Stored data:

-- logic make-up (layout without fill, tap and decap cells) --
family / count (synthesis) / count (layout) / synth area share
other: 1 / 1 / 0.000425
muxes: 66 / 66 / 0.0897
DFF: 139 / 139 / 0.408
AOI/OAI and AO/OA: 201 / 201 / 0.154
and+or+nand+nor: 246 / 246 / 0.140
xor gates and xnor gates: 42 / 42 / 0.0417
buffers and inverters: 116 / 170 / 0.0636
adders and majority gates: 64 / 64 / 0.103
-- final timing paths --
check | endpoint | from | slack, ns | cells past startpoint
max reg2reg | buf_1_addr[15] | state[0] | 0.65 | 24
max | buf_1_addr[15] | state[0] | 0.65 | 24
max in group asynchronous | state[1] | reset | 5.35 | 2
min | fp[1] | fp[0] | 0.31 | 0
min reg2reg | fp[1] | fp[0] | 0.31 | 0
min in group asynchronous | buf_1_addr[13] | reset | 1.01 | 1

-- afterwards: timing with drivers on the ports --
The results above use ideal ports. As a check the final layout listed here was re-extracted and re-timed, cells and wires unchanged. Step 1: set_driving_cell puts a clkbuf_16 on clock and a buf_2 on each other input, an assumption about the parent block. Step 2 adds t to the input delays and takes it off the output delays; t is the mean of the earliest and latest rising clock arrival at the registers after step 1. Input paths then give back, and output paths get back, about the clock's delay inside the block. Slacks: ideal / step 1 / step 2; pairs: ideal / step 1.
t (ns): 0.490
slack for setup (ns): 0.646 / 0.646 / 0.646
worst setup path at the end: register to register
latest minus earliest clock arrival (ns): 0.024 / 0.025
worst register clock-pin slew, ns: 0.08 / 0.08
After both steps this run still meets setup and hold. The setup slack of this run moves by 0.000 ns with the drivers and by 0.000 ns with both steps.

* THE PROBLEM
Give the exact lines, and only those, from the line containing "max in group" through the line containing "t (ns): 0.490" in the entries above.

* ANSWER TO THIS EXERCISE
max in group asynchronous | state[1] | reset | 5.35 | 2
min | fp[1] | fp[0] | 0.31 | 0
min reg2reg | fp[1] | fp[0] | 0.31 | 0
min in group asynchronous | buf_1_addr[13] | reset | 1.01 | 1

-- afterwards: timing with drivers on the ports --
The results above use ideal ports. As a check the final layout listed here was re-extracted and re-timed, cells and wires unchanged. Step 1: set_driving_cell puts a clkbuf_16 on clock and a buf_2 on each other input, an assumption about the parent block. Step 2 adds t to the input delays and takes it off the output delays; t is the mean of the earliest and latest rising clock arrival at the registers after step 1. Input paths then give back, and output paths get back, about the clock's delay inside the block. Slacks: ideal / step 1 / step 2; pairs: ideal / step 1.
t (ns): 0.490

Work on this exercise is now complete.